Finding new signal systems based on nanoparticles
In the frame of the project, we are working in finding new signal systems based on nanoparticles for improving the sensitivity of molecular tests. The amplification of the genetic material is combined with the immunomagnetic separation during sampling for a further increase of the sensitivity. Therefore, the TB bacilli are pre-concentrated from the biological fluids by immunomagnetic separation based on tailored magnetic nanoparticles, incorporated on the sampling tube. Following the lysis of the captured bacteria, the released DNA is simultaneously amplified and labeled by an end-point double-tagging PCR in the portable thermocycler.
We are developing a portable molecular test for the detection of TB in sputum and their resistance to the main anti-TB drugs, relying on a hand-held thermocycler operated by solar cells to perform double-tagging end-point PCR in combination with a nucleic acid lateral flow test. This method can generate billions of tagged DNA copies from a single target molecule within a few hours, increasing the sensitivity of the test, that can be rapidity detect with immunochromatography platform based on carbon nanoparticles to provide the diagnosis of infection with the naked eye, in low resource settings.

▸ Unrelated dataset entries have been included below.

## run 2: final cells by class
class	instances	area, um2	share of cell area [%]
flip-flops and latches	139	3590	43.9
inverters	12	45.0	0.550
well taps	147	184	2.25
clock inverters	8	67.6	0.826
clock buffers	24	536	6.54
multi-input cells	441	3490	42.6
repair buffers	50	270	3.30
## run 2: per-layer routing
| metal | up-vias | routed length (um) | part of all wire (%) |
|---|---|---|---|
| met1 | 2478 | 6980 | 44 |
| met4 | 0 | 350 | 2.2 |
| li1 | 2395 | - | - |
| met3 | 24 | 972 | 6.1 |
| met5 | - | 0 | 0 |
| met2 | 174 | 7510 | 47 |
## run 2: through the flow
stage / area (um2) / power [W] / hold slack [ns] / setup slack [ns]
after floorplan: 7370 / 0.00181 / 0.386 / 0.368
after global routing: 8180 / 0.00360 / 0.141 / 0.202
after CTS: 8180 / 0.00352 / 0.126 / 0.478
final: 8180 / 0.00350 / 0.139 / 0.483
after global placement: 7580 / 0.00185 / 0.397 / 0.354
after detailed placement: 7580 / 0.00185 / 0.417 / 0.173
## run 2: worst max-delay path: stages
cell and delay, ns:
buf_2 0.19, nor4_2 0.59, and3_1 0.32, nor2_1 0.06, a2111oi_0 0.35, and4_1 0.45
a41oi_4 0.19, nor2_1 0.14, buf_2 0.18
--- src/bp_tagged_table.sv ---
// Tagged counter table with same-cycle lookup, saturating update and init sweep
`include "bp_settings.svh"

module bp_tagged_table
    import bp_types_pkg::*;
    import bp_ctrl_pkg::*;
(
    input  logic       clk,
    input  logic       rst_n,
    bp_query_if.lookup qry,
    bp_update_if.sink  upd,
    output logic       taken_o,
    output logic       tag_hit_o,
    output logic       ready_o
);

    localparam int ENTRIES = 1 << `BP_IDX_W;

    ctr_t     ctr_mem [ENTRIES];
    pht_tag_t tag_mem [ENTRIES];

    init_state_e state;
    pht_idx_t    sweep_idx;

    logic upd_en;
    ctr_t upd_ctr;
    ctr_t upd_ctr_next;

    // Lookup sees contents as of the last edge
    assign taken_o   = ctr_mem[qry.query_idx][2];
    assign tag_hit_o = (tag_mem[qry.query_idx] == qry.query_tag);
    assign ready_o   = (state == INIT_DONE);

    // One entry cleared per cycle after reset
    always_ff @(posedge clk or negedge rst_n) begin
        if (!rst_n) begin
            state     <= INIT_CLEAR;
            sweep_idx <= '0;
        end else begin
            case (state)
                INIT_CLEAR: begin
                    sweep_idx <= pht_idx_t'(sweep_idx + 1'b1);
                    if (sweep_idx == pht_idx_t'(ENTRIES - 1)) begin
                        state <= INIT_DONE;
                    end
                end
                default: begin
                    state <= INIT_DONE;
                end
            endcase
        end
    end

    assign upd_en  = upd.upd_valid && ready_o;
    assign upd_ctr = ctr_mem[upd.upd_idx];

    // Saturate at 000 and 111
    always_comb begin
        upd_ctr_next = upd_ctr;
        if (upd.upd_taken) begin
            if (upd_ctr != 3'b111) begin
                upd_ctr_next = upd_ctr + 3'd1;
            end
        end else if (upd_ctr != 3'b000) begin
            upd_ctr_next = upd_ctr - 3'd1;
        end
    end

    always_ff @(posedge clk) begin
        if (state == INIT_CLEAR) begin
            ctr_mem[sweep_idx] <= CTR_WEAK_TAKEN;
            tag_mem[sweep_idx] <= '0;
        end else if (upd_en) begin
            ctr_mem[upd.upd_idx] <= upd_ctr_next;
            // On a tag miss the resolving branch takes over the entry
            if (tag_mem[upd.upd_idx] != upd.upd_tag) begin
                tag_mem[upd.upd_idx] <= upd.upd_tag;
            end
        end
    end

    a_ready_sticky: assert property (
        @(posedge clk) disable iff (!rst_n)
        ready_o |=> ready_o
    ) else $error("ready dropped after init sweep");

    // A counter at its bound pushed further stays there
    a_ctr_saturates: assert property (
        @(posedge clk) disable iff (!rst_n)
        upd_en && ((upd_ctr == 3'b111 && upd.upd_taken) ||
                   (upd_ctr == 3'b000 && !upd.upd_taken))
        |=> ctr_mem[$past(upd.upd_idx)] == $past(upd_ctr)
    ) else $error("direction counter wrapped past its bound");

endmodule

--- src/branch_predictor_top.sv ---
// Tagged branch predictor component with query hashing, in-flight buffer and table
module branch_predictor_top
    import bp_types_pkg::*;
(
    input  logic clk,
    input  logic rst_n,

    // Fetch query
    input  logic query_valid_i,
    input  pc_t  query_pc_i,
    input  ghr_t ghr_i,

    // Branch resolve
    input  logic update_valid_i,
    input  pc_t  update_pc_i,
    input  logic update_taken_i,

    output logic taken_o,
    output logic tag_hit_o,
    output logic ready_o
);

    bp_query_if  qry_if ();
    bp_update_if upd_if ();

    bp_query_hash i_query_hash (
        .query_valid_i (query_valid_i),
        .query_pc_i    (query_pc_i),
        .ghr_i         (ghr_i),
        .qry           (qry_if)
    );

    bp_inflight_buffer i_inflight_buffer (
        .clk            (clk),
        .rst_n          (rst_n),
        .qry            (qry_if),
        .update_valid_i (update_valid_i),
        .update_pc_i    (update_pc_i),
        .update_taken_i (update_taken_i),
        .upd            (upd_if)
    );

    bp_tagged_table i_tagged_table (
        .clk       (clk),
        .rst_n     (rst_n),
        .qry       (qry_if),
        .upd       (upd_if),
        .taken_o   (taken_o),
        .tag_hit_o (tag_hit_o),
        .ready_o   (ready_o)
    );

endmodule

--- config.mk ---
export PLATFORM = sky130hd
export DESIGN_NAME = branch_predictor_top
export DESIGN_NICKNAME = d
export VERILOG_FILES = /design/src/bp_types_pkg.sv /design/src/bp_ctrl_pkg.sv /design/src/bp_if.sv /design/src/bp_query_hash.sv /design/src/bp_inflight_buffer.sv /design/src/bp_tagged_table.sv /design/src/branch_predictor_top.sv
export VERILOG_INCLUDE_DIRS = /design/src /design/src/include
export SDC_FILE = /design/constraint.sdc
export NUM_CORES = 2
export LEC_CHECK = 0
export ABC_AREA = 1
export BUFFER_PORTS_ARGS = -buffer_cell sky130_fd_sc_hd__buf_2
export CAP_MARGIN = 40
export CORE_MARGIN = 2
export CORE_UTILIZATION = 40
export DETAILED_ROUTE_END_ITERATION = 8
export SLEW_MARGIN = 20
export SYNTH_ARGS = -nofsm -noshare
export SYNTH_HDL_FRONTEND = slang
export SYNTH_SLANG_ARGS = --single-unit
--- constraint.sdc ---
create_clock -name clk -period 18.5 [get_ports clk]
set_input_delay 2.775 -clock clk [delete_from_list [all_inputs] [get_ports clk]]
set_output_delay 2.775 -clock clk [all_outputs]
set_load 0.01 [all_outputs]
## src/hdl/scsiSm_params.svh

```systemverilog
// SCSI sequencer parameters
// Register hold length and request register reset levels
`ifndef SCSI_SM_PARAMS_SVH
`define SCSI_SM_PARAMS_SVH

`define SCSI_REG_HOLD 2        // Cycles in REG_HOLD per register access

`define SCSI_DREQ_IDLE 1'b1    // Chip request is active low
`define SCSI_CPUREQ_IDLE 1'b0  // No CPU request after reset

`endif

```

## src/hdl/scsiFsm_pkg.sv

```systemverilog
// SCSI sequencer FSM types
// State encoding of the cycle sequencer and the DMA transfer direction
package scsiFsm_pkg;

    // Sequencer states, register path first, then the DMA byte path
    typedef enum logic [2:0] {
        IDLE       = 3'd0,  // Waiting for an opcode
        REG_ASSERT = 3'd1,  // Chip select with read or write, first cycle
        REG_HOLD   = 3'd2,  // Register access held on the chip
        REG_DONE   = 3'd3,  // Terminate the CPU cycle
        DMA_ACK    = 3'd4,  // Acknowledge one byte to the chip
        DMA_STEP   = 3'd5,  // Advance the FIFO pointers
        DMA_WAIT   = 3'd6   // Wait for the chip to drop its request
    } seqState_e;

    // Direction of a DMA transfer as seen from the SCSI chip
    typedef enum logic {
        DIR_TO_FIFO = 1'b0, // SCSI to FIFO, DMA in
        DIR_TO_SCSI = 1'b1  // FIFO to SCSI, DMA out
    } dmaDir_e;

endpackage

```

## src/hdl/scsiCycle_pkg.sv

```systemverilog
// SCSI cycle types
// Cycle opcode from decode and the strobe set from sequencer to result
package scsiCycle_pkg;

    typedef enum logic [1:0] {
        CYC_REG_RD  = 2'd0, // CPU reads a chip register
        CYC_REG_WR  = 2'd1, // CPU writes a chip register
        CYC_DMA_IN  = 2'd2, // One byte from chip into FIFO
        CYC_DMA_OUT = 2'd3  // One byte from FIFO to chip
    } cycleOp_e;

    // One bit per strobe, all active high
    typedef struct packed {
        logic scsiCs;    // Chip select
        logic re;        // Chip read enable
        logic we;        // Chip write enable
        logic dack;      // DMA acknowledge
        logic cpu2s;     // CPU to SCSI datapath
        logic s2cpu;     // SCSI to CPU datapath
        logic f2s;       // FIFO to SCSI datapath
        logic s2f;       // SCSI to FIFO datapath
        logic incBo;     // Step byte pointer
        logic incNi;     // Step next-in pointer
        logic incNo;     // Step next-out pointer
        logic rdFifoReq; // Ask FIFO side to fetch a longword
        logic riFifoReq; // Ask FIFO side to store a longword
        logic setTerm;   // Terminate the CPU cycle
    } strobeSet_t;

endpackage

```

## src/hdl/scsiCtrl_if.sv

```systemverilog
// Control bundle between decode, sequencer and result stage
// Carries the opcode handshake, the strobe set and the FIFO-side status
interface scsiCtrl_if;
    import scsiCycle_pkg::*;

    logic       opValid;     // Decode has an opcode
    logic       opReady;     // Sequencer takes it, only in IDLE
    cycleOp_e   op;          // Stable while valid and not ready
    logic       dreqSync;    // Registered chip request, active low
    strobeSet_t strobes;     // Combinational from sequencer state
    logic       longPending; // Longword request still held

    modport dec (
        output opValid, op, dreqSync,
        input  opReady
    );

    modport seq (
        input  opValid, op, dreqSync, longPending,
        output opReady, strobes
    );

    modport res (
        input  strobes,
        output longPending
    );

endinterface

```

## src/hdl/scsiReqDecode.sv

```systemverilog
// SCSI request decode
// Registers CPU and chip requests, picks one cycle opcode and holds it
`include "scsiSm_params.svh"

module scsiReqDecode (
    input  logic    CLK90,
    input  logic    AS_,
    input  logic    cpuReqValid_i,
    input  logic    cpuRw_i,        // 1 means read
    input  logic    dreqN_i,
    input  logic    dmaDir_i,
    input  logic    fifoEmpty_i,
    input  logic    fifoFull_i,
    scsiCtrl_if.dec ctrl
);
    import scsiFsm_pkg::*;
    import scsiCycle_pkg::*;

    logic     cpuValidQ;  // Registered CPU request
    logic     dreqNQ;     // Registered chip request, active low
    logic     regDone;    // Register opcode already raised for this request
    logic     dmaDone;    // DMA opcode already raised for this low period
    logic     pendQ;      // Opcode waiting for the sequencer
    cycleOp_e pendOp;
    logic     newReg;
    logic     newDma;
    logic     fifoOk;
    logic     issue;
    cycleOp_e newOp;
    dmaDir_e  dir;

    always_ff @(posedge CLK90 or posedge AS_) begin
        if (AS_) begin
            cpuValidQ <= `SCSI_CPUREQ_IDLE;
            dreqNQ    <= `SCSI_DREQ_IDLE;
        end else begin
            cpuValidQ <= cpuReqValid_i;
            dreqNQ    <= dreqN_i;
        end
    end

    assign dir    = dmaDir_e'(dmaDir_i);
    assign fifoOk = (dir == DIR_TO_FIFO) ? !fifoFull_i : !fifoEmpty_i; // Room or data needed
    assign newReg = cpuValidQ && !regDone;
    assign newDma = !dreqNQ && !dmaDone && fifoOk;
    assign issue  = !pendQ && (newReg || newDma);

    // Register access wins over DMA
    always_comb begin
        if (newReg) begin
            newOp = cpuRw_i ? CYC_REG_RD : CYC_REG_WR;
        end else if (dir == DIR_TO_SCSI) begin
            newOp = CYC_DMA_OUT;
        end else begin
            newOp = CYC_DMA_IN;
        end
    end

    assign ctrl.opValid  = pendQ || issue;
    assign ctrl.op       = pendQ ? pendOp : newOp;
    assign ctrl.dreqSync = dreqNQ;

    always_ff @(posedge CLK90 or posedge AS_) begin
        if (AS_) begin
            regDone <= 1'b0;
            dmaDone <= 1'b0;
            pendQ   <= 1'b0;
        end else begin
            if (!cpuValidQ) begin
                regDone <= 1'b0;             // Requester let go, rearm
            end else if (issue && newReg) begin
                regDone <= 1'b1;
            end
            if (dreqNQ) begin
                dmaDone <= 1'b0;             // Chip dropped its request
            end else if (issue && !newReg) begin
                dmaDone <= 1'b1;
            end
            if (pendQ) begin
                pendQ <= !ctrl.opReady;
            end else begin
                pendQ <= issue && !ctrl.opReady; // Sequencer busy, keep it
            end
        end
    end

    always_ff @(posedge CLK90) begin
        if (issue) begin
            pendOp <= newOp;
        end
    end

endmodule

```

## src/hdl/scsiSeqFsm.sv

```systemverilog
// SCSI cycle sequencer
// Walks register and DMA byte cycles and drives the strobe set from its state
`include "scsiSm_params.svh"

module scsiSeqFsm (
    input  logic    CLK90,
    input  logic    AS_,
    input  logic    boEq3_i,   // Last byte of a longword
    scsiCtrl_if.seq ctrl
);
    import scsiFsm_pkg::*;
    import scsiCycle_pkg::*;

    localparam int holdW = (`SCSI_REG_HOLD > 1) ? $clog2(`SCSI_REG_HOLD) : 1;
    localparam logic [holdW-1:0] holdLast = holdW'(`SCSI_REG_HOLD - 1);

    seqState_e        state;
    cycleOp_e         curOp;    // Opcode of the running cycle
    logic [holdW-1:0] holdCnt;
    logic             dmaOp;
    logic             take;

    assign dmaOp        = (ctrl.op == CYC_DMA_IN) || (ctrl.op == CYC_DMA_OUT);
    assign ctrl.opReady = (state == IDLE) && !(dmaOp && ctrl.longPending); // Longword first
    assign take         = ctrl.opValid && ctrl.opReady;

    always_ff @(posedge CLK90 or posedge AS_) begin
        if (AS_) begin
            state   <= IDLE;
            holdCnt <= '0;
        end else begin
            case (state)
                IDLE: begin
                    if (take) begin
                        state <= dmaOp ? DMA_ACK : REG_ASSERT;
                    end
                end
                REG_ASSERT: begin
                    state   <= REG_HOLD;
                    holdCnt <= '0;
                end
                REG_HOLD: begin
                    if (holdCnt == holdLast) begin
                        state <= REG_DONE;
                    end else begin
                        holdCnt <= holdCnt + 1'b1;
                    end
                end
                REG_DONE: state <= IDLE;
                DMA_ACK:  state <= DMA_STEP;
                DMA_STEP: state <= DMA_WAIT;
                DMA_WAIT: begin
                    if (ctrl.dreqSync) begin
                        state <= IDLE;       // Request released, next byte may come
                    end
                end
                default: state <= IDLE;
            endcase
        end
    end

    always_ff @(posedge CLK90) begin
        if (take) begin
            curOp <= ctrl.op;
        end
    end

    always_comb begin
        ctrl.strobes = '0;
        case (state)
            REG_ASSERT, REG_HOLD: begin
                ctrl.strobes.scsiCs = 1'b1;
                if (curOp == CYC_REG_RD) begin
                    ctrl.strobes.re    = 1'b1;
                    ctrl.strobes.s2cpu = 1'b1;
                end else begin
                    ctrl.strobes.we    = 1'b1;
                    ctrl.strobes.cpu2s = 1'b1;
                end
            end
            REG_DONE: begin
                ctrl.strobes.setTerm = 1'b1;
            end
            DMA_ACK: begin
                ctrl.strobes.dack = 1'b1;
                if (curOp == CYC_DMA_IN) begin
                    ctrl.strobes.re  = 1'b1;
                    ctrl.strobes.s2f = 1'b1;
                end else begin
                    ctrl.strobes.we  = 1'b1;
                    ctrl.strobes.f2s = 1'b1;
                end
            end
            DMA_STEP: begin
                ctrl.strobes.incBo = 1'b1;
                if (boEq3_i) begin
                    // Longword complete, move it across
                    if (curOp == CYC_DMA_IN) begin
                        ctrl.strobes.incNi     = 1'b1;
                        ctrl.strobes.riFifoReq = 1'b1;
                    end else begin
                        ctrl.strobes.incNo     = 1'b1;
                        ctrl.strobes.rdFifoReq = 1'b1;
                    end
                end
            end
            default: ;
        endcase
    end

endmodule

```

## src/hdl/scsiStrobeReg.sv

```systemverilog
// SCSI strobe result stage
// Registers the strobes, holds longword requests, terminates CPU cycles
module scsiStrobeReg (
    input  logic    CLK90,
    input  logic    AS_,
    input  logic    cpuReqValid_i,
    input  logic    incFifo_i,      // FIFO stored the longword
    input  logic    decFifo_i,      // FIFO fetched the longword
    scsiCtrl_if.res ctrl,
    output logic    cpuReqReady_o,
    output logic    scsiCs_o,
    output logic    re_o,
    output logic    we_o,
    output logic    dack_o,
    output logic    cpu2s_o,
    output logic    s2cpu_o,
    output logic    f2s_o,
    output logic    s2f_o,
    output logic    incBo_o,
    output logic    incNi_o,
    output logic    incNo_o,
    output logic    rdFifo_o,
    output logic    riFifo_o,
    output logic    lByteN_o
);

    always_ff @(posedge CLK90 or posedge AS_) begin
        if (AS_) begin
            scsiCs_o <= 1'b0;
            re_o     <= 1'b0;
            we_o     <= 1'b0;
            dack_o   <= 1'b0;
            cpu2s_o  <= 1'b0;
            s2cpu_o  <= 1'b0;
            f2s_o    <= 1'b0;
            s2f_o    <= 1'b0;
            incBo_o  <= 1'b0;
            incNi_o  <= 1'b0;
            incNo_o  <= 1'b0;
        end else begin
            scsiCs_o <= ctrl.strobes.scsiCs;
            re_o     <= ctrl.strobes.re;
            we_o     <= ctrl.strobes.we;
            dack_o   <= ctrl.strobes.dack;
            cpu2s_o  <= ctrl.strobes.cpu2s;
            s2cpu_o  <= ctrl.strobes.s2cpu;
            f2s_o    <= ctrl.strobes.f2s;
            s2f_o    <= ctrl.strobes.s2f;
            incBo_o  <= ctrl.strobes.incBo;
            incNi_o  <= ctrl.strobes.incNi;
            incNo_o  <= ctrl.strobes.incNo;
        end
    end

    // Longword requests, clears first and decrement before increment
    always_ff @(posedge CLK90 or posedge AS_) begin
        if (AS_) begin
            rdFifo_o <= 1'b0;
            riFifo_o <= 1'b0;
        end else if (decFifo_i) begin
            rdFifo_o <= 1'b0;
        end else if (incFifo_i) begin
            riFifo_o <= 1'b0;
        end else if (ctrl.strobes.rdFifoReq) begin
            rdFifo_o <= 1'b1;
        end else if (ctrl.strobes.riFifoReq) begin
            riFifo_o <= 1'b1;
        end
    end

    // Termination holds until the requester drops valid
    always_ff @(posedge CLK90 or posedge AS_) begin
        if (AS_) begin
            cpuReqReady_o <= 1'b0;
        end else begin
            cpuReqReady_o <= cpuReqValid_i && (cpuReqReady_o || ctrl.strobes.setTerm);
        end
    end

    assign lByteN_o         = !(dack_o && re_o);      // Load byte on a DMA-in acknowledge
    assign ctrl.longPending = rdFifo_o || riFifo_o;

endmodule

```

## src/hdl/scsiSm.sv

```systemverilog
// SCSI-side sequencer of the DMA controller
// Decode, cycle sequencer and strobe registers joined by one control bundle
module scsiSm (
    input  logic CLK90,
    input  logic AS_,
    input  logic cpuReqValid_i,
    input  logic cpuRw_i,
    input  logic dreqN_i,
    input  logic dmaDir_i,
    input  logic boEq3_i,
    input  logic fifoEmpty_i,
    input  logic fifoFull_i,
    input  logic incFifo_i,
    input  logic decFifo_i,
    output logic cpuReqReady_o,
    output logic scsiCs_o,
    output logic re_o,
    output logic we_o,
    output logic dack_o,
    output logic cpu2s_o,
    output logic s2cpu_o,
    output logic f2s_o,
    output logic s2f_o,
    output logic incBo_o,
    output logic incNi_o,
    output logic incNo_o,
    output logic rdFifo_o,
    output logic riFifo_o,
    output logic lByteN_o
);

    scsiCtrl_if ctrl ();

    scsiReqDecode decode0 (
        .CLK90         (CLK90),
        .AS_           (AS_),
        .cpuReqValid_i (cpuReqValid_i),
        .cpuRw_i       (cpuRw_i),
        .dreqN_i       (dreqN_i),
        .dmaDir_i      (dmaDir_i),
        .fifoEmpty_i   (fifoEmpty_i),
        .fifoFull_i    (fifoFull_i),
        .ctrl          (ctrl.dec)
    );

    scsiSeqFsm seq0 (
        .CLK90   (CLK90),
        .AS_     (AS_),
        .boEq3_i (boEq3_i),
        .ctrl    (ctrl.seq)
    );

    scsiStrobeReg res0 (
        .CLK90         (CLK90),
        .AS_           (AS_),
        .cpuReqValid_i (cpuReqValid_i),
        .incFifo_i     (incFifo_i),
        .decFifo_i     (decFifo_i),
        .ctrl          (ctrl.res),
        .cpuReqReady_o (cpuReqReady_o),
        .scsiCs_o      (scsiCs_o),
        .re_o          (re_o),
        .we_o          (we_o),
        .dack_o        (dack_o),
        .cpu2s_o       (cpu2s_o),
        .s2cpu_o       (s2cpu_o),
        .f2s_o         (f2s_o),
        .s2f_o         (s2f_o),
        .incBo_o       (incBo_o),
        .incNi_o       (incNi_o),
        .incNo_o       (incNo_o),
        .rdFifo_o      (rdFifo_o),
        .riFifo_o      (riFifo_o),
        .lByteN_o      (lByteN_o)
    );

endmodule

```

The pandemic highlighted that both PCR and LFA are the dominant formats for a massive laboratory testing and point-of-need diagnosis. In this proposal, we will put PCR at point-of-need, by combining both technologies in a prototype, to solve the complexities of diagnosing TB as a first model. The test is considered an in-vitro diagnostic product which is a point-of-care rapid test based on a lateral-flow platform for the rapid detection of a TB in a total time of just 50 minutes. The product is mainly composed by two components: 1) portable hand-held thermocycler operated by solar cells, in which the sample is amplified for 45 min by cycling the temperature at fixed condition (no programming is allowed for the final used). 2) Fungible or readout platform, which allows visual detection readout in less than 5 minutes of the presence of the bacteria, as is the case of TB. The output of the device is binary YES/NOS response.
The device is rapid and inexpensive, requiring minimal handling, and can easily be introduced into the general practitioner’s armory for ambulatory screening of infection. Furthermore, although the first application that is envisaged for is targeted to TB infection, this approach will be also transferable to the diagnosis at community and primary-care level of other infectious diseases related with global health, increasing thus its valorization.